[Provided records — start]

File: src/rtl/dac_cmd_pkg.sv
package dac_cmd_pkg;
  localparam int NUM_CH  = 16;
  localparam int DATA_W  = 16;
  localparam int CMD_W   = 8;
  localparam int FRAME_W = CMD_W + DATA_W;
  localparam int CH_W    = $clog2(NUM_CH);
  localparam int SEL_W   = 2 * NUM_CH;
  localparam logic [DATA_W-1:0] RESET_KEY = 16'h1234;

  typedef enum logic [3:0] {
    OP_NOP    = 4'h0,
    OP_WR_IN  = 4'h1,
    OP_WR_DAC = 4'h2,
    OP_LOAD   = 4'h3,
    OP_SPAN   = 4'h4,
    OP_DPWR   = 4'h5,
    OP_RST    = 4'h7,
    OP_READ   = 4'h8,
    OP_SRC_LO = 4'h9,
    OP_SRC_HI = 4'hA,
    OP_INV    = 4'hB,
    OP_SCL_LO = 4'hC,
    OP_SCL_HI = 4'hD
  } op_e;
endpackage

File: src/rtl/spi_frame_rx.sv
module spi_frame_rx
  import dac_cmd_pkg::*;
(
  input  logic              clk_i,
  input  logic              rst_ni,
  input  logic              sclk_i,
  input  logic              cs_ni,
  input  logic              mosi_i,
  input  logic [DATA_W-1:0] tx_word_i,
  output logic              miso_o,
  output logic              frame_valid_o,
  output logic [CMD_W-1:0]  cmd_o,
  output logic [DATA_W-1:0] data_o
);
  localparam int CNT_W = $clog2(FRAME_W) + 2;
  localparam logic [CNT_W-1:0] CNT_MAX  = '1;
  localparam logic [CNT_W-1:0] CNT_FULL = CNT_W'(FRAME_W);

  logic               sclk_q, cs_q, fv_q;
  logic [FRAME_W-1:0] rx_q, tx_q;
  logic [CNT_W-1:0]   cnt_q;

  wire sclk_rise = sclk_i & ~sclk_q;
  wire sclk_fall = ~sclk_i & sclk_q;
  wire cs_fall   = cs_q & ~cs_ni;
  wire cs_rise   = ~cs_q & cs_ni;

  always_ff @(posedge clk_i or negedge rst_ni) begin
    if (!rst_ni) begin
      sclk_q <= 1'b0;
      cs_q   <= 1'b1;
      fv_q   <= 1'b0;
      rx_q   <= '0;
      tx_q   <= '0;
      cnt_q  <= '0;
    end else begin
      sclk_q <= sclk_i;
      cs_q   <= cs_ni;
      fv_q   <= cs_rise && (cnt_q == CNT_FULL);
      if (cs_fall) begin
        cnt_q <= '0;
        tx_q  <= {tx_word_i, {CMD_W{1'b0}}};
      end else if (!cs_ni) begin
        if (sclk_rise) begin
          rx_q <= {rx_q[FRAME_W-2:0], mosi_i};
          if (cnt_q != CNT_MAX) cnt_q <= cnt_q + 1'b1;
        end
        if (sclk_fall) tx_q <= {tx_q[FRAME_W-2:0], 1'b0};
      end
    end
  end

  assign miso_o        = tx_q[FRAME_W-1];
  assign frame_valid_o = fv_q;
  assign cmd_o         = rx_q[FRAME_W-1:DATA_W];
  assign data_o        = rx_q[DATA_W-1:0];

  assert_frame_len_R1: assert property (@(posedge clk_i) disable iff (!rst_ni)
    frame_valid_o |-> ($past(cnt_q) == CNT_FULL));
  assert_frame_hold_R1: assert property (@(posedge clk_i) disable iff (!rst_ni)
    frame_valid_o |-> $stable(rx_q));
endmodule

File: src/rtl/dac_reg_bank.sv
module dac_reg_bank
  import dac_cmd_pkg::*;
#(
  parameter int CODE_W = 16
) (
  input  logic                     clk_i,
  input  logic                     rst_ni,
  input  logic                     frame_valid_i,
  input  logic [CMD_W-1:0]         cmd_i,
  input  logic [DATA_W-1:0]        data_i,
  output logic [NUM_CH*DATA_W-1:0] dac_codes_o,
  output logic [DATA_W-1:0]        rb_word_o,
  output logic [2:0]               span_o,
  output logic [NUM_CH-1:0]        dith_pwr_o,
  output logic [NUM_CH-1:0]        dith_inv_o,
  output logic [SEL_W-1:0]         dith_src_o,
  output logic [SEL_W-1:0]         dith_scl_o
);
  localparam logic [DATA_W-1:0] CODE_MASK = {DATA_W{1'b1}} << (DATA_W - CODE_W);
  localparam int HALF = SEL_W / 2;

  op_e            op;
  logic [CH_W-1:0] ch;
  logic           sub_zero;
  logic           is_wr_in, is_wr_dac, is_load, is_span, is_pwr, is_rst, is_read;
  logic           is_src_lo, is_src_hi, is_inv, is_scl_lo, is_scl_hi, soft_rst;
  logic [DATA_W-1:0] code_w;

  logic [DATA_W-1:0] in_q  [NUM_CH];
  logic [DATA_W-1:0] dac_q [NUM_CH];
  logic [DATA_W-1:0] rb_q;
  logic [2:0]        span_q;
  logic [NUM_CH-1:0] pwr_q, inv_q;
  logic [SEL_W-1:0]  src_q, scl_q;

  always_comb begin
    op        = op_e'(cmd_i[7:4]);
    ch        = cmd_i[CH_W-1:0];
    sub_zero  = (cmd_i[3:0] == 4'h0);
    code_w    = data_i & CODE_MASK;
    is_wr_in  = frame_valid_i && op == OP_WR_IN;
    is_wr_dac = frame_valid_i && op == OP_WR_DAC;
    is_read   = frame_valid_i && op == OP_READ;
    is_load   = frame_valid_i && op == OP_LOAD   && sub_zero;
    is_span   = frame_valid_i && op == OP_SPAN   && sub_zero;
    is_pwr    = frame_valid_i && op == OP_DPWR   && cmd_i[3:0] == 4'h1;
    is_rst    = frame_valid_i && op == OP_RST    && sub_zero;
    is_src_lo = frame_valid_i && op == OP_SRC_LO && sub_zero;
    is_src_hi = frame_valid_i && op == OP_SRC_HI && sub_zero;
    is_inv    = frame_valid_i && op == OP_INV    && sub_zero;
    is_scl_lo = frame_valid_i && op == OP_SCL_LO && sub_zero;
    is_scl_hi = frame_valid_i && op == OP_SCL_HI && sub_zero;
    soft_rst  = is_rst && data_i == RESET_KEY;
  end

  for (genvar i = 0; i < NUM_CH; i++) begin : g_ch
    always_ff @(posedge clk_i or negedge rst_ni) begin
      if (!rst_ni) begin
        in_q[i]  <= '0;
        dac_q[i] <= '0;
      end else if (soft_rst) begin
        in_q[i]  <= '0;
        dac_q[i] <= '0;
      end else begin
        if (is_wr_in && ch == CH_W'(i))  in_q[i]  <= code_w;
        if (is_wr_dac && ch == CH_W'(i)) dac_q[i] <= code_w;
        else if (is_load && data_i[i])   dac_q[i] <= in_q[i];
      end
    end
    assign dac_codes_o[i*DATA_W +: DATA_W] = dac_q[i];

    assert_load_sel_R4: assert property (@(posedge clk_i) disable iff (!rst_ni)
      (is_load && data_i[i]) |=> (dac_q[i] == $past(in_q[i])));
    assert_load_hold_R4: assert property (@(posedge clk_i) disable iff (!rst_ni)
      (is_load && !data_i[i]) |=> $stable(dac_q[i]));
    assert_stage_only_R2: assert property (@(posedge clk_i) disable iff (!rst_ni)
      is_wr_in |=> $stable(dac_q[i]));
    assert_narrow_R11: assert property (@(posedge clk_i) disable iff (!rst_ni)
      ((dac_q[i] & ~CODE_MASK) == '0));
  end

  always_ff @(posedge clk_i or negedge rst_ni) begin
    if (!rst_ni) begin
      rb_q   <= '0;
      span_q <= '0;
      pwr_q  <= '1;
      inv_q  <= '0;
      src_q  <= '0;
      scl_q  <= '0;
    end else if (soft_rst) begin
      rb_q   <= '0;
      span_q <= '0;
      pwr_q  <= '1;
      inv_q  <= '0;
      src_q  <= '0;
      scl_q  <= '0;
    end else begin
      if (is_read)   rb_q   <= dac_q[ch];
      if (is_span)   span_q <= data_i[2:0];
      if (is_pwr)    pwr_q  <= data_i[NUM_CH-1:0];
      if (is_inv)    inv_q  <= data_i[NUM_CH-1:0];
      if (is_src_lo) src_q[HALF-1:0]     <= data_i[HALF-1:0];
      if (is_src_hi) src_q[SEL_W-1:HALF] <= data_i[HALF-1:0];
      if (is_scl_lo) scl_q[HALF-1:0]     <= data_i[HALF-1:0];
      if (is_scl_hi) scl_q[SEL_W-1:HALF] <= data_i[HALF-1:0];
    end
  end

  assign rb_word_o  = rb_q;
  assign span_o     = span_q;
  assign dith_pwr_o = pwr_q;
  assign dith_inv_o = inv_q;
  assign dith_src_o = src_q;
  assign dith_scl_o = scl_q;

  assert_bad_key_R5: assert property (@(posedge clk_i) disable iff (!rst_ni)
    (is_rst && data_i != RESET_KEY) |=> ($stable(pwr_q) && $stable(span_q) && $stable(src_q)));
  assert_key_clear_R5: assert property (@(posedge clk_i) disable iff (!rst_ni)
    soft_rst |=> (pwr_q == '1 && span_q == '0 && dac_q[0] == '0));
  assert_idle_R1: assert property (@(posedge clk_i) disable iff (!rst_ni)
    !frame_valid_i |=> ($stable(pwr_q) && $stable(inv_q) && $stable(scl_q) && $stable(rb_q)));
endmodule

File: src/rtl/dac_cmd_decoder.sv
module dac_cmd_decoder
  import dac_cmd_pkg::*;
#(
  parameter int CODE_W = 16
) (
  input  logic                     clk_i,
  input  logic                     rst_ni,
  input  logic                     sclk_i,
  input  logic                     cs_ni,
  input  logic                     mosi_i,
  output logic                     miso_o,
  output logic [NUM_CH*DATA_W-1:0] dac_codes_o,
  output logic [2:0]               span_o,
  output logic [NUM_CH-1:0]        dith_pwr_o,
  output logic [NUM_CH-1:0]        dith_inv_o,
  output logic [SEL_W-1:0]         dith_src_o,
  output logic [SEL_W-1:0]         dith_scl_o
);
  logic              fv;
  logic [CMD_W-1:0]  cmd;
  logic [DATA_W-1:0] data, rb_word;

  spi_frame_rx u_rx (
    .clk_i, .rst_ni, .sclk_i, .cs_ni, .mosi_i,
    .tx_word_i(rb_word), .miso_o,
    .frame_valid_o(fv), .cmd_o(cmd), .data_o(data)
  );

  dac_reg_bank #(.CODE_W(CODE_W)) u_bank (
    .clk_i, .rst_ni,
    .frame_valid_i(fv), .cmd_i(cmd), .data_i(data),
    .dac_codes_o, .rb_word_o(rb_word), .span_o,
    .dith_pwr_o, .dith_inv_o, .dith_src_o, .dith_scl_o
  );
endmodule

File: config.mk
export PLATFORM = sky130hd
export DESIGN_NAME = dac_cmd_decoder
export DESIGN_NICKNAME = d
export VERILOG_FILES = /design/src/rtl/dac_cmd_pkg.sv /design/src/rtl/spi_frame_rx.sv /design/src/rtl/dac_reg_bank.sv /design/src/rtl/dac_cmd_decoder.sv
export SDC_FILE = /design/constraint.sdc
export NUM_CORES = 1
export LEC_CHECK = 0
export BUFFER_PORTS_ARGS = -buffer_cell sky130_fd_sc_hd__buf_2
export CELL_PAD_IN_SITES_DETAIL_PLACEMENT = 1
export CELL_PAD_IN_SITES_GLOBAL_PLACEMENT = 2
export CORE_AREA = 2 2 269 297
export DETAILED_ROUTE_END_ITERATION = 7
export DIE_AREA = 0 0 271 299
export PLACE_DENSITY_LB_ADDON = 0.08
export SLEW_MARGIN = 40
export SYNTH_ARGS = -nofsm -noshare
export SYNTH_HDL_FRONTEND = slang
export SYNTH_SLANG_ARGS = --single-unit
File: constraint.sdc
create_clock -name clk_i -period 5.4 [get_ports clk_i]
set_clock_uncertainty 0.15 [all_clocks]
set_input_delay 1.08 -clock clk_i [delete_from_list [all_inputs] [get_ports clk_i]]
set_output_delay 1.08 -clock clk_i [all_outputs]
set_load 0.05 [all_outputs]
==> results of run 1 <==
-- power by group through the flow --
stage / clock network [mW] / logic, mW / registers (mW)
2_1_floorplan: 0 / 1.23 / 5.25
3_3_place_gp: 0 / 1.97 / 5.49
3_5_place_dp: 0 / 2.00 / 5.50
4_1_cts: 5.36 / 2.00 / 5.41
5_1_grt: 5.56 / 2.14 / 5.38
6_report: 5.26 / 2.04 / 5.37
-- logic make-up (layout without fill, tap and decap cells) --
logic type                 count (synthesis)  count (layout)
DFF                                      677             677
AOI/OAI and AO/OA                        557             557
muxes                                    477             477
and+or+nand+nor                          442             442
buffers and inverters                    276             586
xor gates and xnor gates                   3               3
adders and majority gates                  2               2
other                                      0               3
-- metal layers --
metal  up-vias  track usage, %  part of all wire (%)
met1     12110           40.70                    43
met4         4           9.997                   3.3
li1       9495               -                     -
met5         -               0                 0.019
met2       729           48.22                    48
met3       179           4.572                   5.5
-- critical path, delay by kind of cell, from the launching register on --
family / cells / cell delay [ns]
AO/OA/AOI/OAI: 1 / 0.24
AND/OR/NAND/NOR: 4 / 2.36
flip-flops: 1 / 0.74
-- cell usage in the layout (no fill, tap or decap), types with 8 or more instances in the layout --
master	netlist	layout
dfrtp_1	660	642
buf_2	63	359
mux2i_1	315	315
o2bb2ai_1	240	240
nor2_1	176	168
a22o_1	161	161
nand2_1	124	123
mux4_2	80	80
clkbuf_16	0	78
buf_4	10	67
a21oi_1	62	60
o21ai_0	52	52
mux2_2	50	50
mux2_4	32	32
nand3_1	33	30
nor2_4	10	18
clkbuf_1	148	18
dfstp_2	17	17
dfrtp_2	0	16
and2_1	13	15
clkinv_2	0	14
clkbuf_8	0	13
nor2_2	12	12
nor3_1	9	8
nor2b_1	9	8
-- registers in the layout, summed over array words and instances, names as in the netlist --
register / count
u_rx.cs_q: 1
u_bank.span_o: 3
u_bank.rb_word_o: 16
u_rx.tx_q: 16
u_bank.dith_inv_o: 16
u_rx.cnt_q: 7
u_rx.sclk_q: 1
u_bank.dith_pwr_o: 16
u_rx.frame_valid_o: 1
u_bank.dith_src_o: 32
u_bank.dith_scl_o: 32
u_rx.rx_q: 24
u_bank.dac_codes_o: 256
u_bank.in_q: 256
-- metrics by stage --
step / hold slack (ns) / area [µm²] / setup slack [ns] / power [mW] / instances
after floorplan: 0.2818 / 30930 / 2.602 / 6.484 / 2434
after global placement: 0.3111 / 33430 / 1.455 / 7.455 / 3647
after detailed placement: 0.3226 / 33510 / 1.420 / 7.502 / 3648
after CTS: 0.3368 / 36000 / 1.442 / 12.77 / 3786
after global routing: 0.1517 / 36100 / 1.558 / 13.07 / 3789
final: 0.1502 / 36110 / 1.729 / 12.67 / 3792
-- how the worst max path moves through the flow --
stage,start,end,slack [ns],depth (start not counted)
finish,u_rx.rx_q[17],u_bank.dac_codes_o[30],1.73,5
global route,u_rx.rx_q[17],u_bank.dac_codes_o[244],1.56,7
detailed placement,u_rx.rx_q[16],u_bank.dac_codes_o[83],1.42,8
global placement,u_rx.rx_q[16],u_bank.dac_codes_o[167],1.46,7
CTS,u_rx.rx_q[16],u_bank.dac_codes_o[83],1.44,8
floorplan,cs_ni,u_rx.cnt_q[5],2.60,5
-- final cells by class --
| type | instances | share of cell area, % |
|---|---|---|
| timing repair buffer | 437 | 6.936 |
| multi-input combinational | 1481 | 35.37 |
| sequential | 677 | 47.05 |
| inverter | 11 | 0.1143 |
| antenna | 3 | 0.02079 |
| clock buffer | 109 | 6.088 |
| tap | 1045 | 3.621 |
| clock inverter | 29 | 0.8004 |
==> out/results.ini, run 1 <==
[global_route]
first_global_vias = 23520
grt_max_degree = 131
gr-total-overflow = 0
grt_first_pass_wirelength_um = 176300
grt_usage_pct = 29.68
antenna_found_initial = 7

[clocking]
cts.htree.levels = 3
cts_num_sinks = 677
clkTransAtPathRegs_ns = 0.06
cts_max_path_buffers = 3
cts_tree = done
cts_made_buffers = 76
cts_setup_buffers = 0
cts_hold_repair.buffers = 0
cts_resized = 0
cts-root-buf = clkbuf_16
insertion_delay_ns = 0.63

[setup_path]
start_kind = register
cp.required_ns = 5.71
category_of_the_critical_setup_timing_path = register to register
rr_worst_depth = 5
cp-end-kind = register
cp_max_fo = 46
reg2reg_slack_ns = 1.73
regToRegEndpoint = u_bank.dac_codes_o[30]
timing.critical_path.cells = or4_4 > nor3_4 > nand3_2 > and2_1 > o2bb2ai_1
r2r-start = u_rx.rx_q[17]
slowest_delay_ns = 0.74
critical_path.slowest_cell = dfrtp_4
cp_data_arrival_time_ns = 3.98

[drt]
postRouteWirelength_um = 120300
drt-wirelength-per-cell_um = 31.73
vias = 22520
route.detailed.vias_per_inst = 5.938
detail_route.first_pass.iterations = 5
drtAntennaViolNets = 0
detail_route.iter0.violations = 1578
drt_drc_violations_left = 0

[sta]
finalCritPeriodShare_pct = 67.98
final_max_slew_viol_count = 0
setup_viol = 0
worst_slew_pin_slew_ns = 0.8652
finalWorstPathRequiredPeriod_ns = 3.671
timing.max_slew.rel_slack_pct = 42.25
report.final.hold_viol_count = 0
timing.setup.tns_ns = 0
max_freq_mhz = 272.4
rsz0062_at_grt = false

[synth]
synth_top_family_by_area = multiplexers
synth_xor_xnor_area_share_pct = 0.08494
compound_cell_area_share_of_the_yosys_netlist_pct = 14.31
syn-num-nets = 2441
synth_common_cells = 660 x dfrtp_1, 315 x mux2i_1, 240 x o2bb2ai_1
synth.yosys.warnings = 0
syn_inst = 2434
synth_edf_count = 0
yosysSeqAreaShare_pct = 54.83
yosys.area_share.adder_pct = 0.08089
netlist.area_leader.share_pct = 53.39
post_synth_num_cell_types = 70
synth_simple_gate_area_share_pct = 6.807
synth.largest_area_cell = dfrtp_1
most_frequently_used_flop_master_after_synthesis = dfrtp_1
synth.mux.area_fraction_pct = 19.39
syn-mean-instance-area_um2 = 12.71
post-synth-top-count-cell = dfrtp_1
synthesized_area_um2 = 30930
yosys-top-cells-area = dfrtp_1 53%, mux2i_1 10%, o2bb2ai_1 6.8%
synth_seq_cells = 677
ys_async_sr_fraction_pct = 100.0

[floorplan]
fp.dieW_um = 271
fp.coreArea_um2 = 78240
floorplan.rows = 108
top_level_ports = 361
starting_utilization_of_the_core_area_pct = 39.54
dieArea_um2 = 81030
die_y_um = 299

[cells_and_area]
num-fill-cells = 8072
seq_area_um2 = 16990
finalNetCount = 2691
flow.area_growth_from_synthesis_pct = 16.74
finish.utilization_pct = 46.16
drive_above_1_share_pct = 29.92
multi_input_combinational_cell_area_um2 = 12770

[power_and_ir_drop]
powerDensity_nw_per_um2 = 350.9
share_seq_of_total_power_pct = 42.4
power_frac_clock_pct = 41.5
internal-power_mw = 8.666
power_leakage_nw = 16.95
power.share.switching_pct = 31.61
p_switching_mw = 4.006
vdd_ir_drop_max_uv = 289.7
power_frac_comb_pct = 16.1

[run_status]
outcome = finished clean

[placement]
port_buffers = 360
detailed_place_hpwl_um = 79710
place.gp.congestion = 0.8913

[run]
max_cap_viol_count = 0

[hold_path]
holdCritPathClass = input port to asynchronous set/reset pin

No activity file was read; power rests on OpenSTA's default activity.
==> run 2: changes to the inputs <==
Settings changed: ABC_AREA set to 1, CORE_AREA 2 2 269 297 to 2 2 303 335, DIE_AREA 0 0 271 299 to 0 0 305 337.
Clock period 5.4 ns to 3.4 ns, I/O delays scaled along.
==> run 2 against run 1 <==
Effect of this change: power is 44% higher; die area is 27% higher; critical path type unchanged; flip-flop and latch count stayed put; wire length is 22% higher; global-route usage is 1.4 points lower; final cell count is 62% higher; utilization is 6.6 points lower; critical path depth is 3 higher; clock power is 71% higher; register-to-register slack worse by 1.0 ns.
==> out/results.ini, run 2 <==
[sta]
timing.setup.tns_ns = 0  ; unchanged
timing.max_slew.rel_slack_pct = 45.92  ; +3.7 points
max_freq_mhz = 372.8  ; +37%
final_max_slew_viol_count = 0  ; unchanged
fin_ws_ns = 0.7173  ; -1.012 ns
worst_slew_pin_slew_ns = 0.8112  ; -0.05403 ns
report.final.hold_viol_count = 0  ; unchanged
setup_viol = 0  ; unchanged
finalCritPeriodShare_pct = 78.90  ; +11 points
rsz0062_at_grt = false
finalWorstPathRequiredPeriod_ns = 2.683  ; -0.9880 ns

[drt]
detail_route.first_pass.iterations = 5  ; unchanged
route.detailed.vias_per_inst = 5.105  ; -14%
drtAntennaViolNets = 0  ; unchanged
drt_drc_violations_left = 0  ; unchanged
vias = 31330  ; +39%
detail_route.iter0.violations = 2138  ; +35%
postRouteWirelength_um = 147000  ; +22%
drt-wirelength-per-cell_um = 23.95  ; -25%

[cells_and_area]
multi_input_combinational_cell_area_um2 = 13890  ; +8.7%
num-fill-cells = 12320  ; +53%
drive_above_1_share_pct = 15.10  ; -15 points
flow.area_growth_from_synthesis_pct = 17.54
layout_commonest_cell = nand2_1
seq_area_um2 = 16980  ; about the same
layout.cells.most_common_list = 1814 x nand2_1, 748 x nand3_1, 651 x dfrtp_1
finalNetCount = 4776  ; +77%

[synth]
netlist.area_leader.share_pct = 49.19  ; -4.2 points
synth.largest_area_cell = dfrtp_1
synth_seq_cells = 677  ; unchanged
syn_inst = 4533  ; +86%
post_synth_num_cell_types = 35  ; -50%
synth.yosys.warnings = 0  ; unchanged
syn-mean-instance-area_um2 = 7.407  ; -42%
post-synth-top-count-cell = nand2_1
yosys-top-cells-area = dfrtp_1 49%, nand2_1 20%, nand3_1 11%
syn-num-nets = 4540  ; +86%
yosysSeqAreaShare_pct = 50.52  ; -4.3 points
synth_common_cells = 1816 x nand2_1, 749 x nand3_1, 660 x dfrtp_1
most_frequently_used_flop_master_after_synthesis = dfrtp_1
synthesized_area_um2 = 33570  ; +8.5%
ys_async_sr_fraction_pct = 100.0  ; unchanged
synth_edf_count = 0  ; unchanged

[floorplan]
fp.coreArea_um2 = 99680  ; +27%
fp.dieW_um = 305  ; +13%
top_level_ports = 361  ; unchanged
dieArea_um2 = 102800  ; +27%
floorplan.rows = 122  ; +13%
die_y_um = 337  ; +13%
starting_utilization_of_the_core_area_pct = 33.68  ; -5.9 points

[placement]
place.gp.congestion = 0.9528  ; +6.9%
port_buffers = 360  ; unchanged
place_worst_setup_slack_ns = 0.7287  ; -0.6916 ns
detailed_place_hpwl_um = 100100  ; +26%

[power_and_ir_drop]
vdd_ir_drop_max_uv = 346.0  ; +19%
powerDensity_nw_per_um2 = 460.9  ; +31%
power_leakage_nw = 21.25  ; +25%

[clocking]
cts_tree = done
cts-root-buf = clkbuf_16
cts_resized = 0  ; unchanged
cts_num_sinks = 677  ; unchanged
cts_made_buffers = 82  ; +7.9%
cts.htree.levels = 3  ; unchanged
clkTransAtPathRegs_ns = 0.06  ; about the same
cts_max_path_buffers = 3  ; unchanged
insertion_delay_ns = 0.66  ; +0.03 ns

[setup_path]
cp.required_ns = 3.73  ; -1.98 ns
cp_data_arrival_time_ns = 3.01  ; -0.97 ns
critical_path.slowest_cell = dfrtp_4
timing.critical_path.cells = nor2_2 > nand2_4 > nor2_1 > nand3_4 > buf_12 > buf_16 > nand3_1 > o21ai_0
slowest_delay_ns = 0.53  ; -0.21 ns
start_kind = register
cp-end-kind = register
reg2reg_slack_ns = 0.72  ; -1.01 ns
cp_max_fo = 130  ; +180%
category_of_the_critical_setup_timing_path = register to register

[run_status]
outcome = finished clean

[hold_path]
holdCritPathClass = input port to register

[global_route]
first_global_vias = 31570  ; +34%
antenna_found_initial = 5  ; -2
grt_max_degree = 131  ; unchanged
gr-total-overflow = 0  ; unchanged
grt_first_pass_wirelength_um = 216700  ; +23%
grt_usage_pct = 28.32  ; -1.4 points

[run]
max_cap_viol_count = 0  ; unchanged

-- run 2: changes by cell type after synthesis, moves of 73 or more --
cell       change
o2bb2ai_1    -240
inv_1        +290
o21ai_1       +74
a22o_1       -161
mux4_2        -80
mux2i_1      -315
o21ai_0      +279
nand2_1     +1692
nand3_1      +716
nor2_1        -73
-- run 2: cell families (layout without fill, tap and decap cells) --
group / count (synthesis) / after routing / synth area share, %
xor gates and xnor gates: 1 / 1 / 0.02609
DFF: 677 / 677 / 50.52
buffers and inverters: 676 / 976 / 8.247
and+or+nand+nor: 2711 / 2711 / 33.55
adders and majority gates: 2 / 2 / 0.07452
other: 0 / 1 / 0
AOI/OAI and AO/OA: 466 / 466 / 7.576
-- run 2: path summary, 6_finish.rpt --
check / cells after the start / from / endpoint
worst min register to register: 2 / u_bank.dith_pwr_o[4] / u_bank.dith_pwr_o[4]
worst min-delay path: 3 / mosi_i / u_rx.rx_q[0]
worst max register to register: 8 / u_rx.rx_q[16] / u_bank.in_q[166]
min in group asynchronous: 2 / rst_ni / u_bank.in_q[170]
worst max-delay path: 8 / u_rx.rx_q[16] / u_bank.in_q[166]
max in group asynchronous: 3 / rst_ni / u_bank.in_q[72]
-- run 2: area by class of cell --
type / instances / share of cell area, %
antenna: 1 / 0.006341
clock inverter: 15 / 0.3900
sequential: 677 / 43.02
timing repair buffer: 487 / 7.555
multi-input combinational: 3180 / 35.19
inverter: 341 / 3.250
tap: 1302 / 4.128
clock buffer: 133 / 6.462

[Provided records — finish]

**What you have to do**. All that is wanted is the line with "min in group" and every later line in the entries, reproduced exactly.

**Task result**.
min in group asynchronous: 2 / rst_ni / u_bank.in_q[170]
worst max-delay path: 8 / u_rx.rx_q[16] / u_bank.in_q[166]
max in group asynchronous: 3 / rst_ni / u_bank.in_q[72]
-- run 2: area by class of cell --
type / instances / share of cell area, %
antenna: 1 / 0.006341
clock inverter: 15 / 0.3900
sequential: 677 / 43.02
timing repair buffer: 487 / 7.555
multi-input combinational: 3180 / 35.19
inverter: 341 / 3.250
tap: 1302 / 4.128
clock buffer: 133 / 6.462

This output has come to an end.